▶ **WHAT IS NEEDED**
Once you reach the line holding "[run 2: through the flow]", write out that line and every later one exactly, ending with the last line of the data; write nothing else.
========================================
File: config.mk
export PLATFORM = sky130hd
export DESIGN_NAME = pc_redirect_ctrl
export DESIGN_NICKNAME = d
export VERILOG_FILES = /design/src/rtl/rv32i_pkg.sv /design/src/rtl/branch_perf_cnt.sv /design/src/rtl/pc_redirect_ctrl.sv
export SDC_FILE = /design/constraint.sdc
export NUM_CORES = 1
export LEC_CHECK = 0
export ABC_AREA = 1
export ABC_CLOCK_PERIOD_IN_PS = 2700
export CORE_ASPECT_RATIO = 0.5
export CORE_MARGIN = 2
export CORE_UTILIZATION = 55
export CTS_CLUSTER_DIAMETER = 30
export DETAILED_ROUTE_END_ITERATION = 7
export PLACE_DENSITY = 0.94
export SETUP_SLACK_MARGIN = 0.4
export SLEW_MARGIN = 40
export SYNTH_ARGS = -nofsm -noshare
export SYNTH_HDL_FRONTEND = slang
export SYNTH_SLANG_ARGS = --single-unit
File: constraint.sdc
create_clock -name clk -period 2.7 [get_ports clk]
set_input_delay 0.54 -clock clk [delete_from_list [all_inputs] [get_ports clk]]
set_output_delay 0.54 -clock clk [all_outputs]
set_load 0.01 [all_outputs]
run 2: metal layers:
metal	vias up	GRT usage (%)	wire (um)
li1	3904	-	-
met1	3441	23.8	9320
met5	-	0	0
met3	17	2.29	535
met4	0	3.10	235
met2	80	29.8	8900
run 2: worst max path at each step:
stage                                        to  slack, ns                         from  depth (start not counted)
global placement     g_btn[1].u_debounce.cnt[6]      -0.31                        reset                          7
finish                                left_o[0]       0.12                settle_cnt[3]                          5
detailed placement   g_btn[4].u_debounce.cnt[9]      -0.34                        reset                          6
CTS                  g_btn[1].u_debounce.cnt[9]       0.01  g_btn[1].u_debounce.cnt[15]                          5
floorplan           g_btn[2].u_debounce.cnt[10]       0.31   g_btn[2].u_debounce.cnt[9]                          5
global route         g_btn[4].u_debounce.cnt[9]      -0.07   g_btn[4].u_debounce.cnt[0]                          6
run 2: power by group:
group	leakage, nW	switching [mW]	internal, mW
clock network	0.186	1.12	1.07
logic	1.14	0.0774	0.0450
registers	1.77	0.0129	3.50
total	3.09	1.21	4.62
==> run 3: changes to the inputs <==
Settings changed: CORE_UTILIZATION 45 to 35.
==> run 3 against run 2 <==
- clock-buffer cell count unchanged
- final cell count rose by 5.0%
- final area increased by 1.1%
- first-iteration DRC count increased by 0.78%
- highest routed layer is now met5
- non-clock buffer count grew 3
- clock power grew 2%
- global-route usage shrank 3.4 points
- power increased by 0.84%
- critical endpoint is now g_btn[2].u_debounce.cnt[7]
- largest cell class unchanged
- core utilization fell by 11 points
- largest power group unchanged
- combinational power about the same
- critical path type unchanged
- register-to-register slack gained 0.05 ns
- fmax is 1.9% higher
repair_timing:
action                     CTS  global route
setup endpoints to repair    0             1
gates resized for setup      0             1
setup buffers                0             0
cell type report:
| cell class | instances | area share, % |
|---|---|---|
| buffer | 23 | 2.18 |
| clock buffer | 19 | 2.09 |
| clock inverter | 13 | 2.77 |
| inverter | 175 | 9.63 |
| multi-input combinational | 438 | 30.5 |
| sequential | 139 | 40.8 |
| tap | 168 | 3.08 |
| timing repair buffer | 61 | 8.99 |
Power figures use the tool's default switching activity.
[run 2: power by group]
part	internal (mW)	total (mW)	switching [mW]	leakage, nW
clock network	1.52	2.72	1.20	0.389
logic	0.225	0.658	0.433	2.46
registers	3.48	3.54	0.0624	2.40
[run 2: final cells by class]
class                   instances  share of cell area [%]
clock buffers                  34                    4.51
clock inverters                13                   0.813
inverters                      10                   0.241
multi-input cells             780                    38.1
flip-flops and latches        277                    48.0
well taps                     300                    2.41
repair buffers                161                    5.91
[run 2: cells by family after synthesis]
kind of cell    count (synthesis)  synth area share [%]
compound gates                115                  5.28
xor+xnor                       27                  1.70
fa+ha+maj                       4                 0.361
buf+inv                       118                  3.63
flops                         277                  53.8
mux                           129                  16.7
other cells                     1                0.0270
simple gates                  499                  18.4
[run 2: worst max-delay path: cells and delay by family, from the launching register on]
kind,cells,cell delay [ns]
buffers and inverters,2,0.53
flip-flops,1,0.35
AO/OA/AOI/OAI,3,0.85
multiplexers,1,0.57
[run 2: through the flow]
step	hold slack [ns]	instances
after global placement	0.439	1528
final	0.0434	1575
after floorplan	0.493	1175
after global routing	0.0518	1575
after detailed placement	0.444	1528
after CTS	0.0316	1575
========================================
▶ **ANSWER SECTION**
[run 2: through the flow]
step	hold slack [ns]	instances
after global placement	0.439	1528
final	0.0434	1575
after floorplan	0.493	1175
after global routing	0.0518	1575
after detailed placement	0.444	1528
after CTS	0.0316	1575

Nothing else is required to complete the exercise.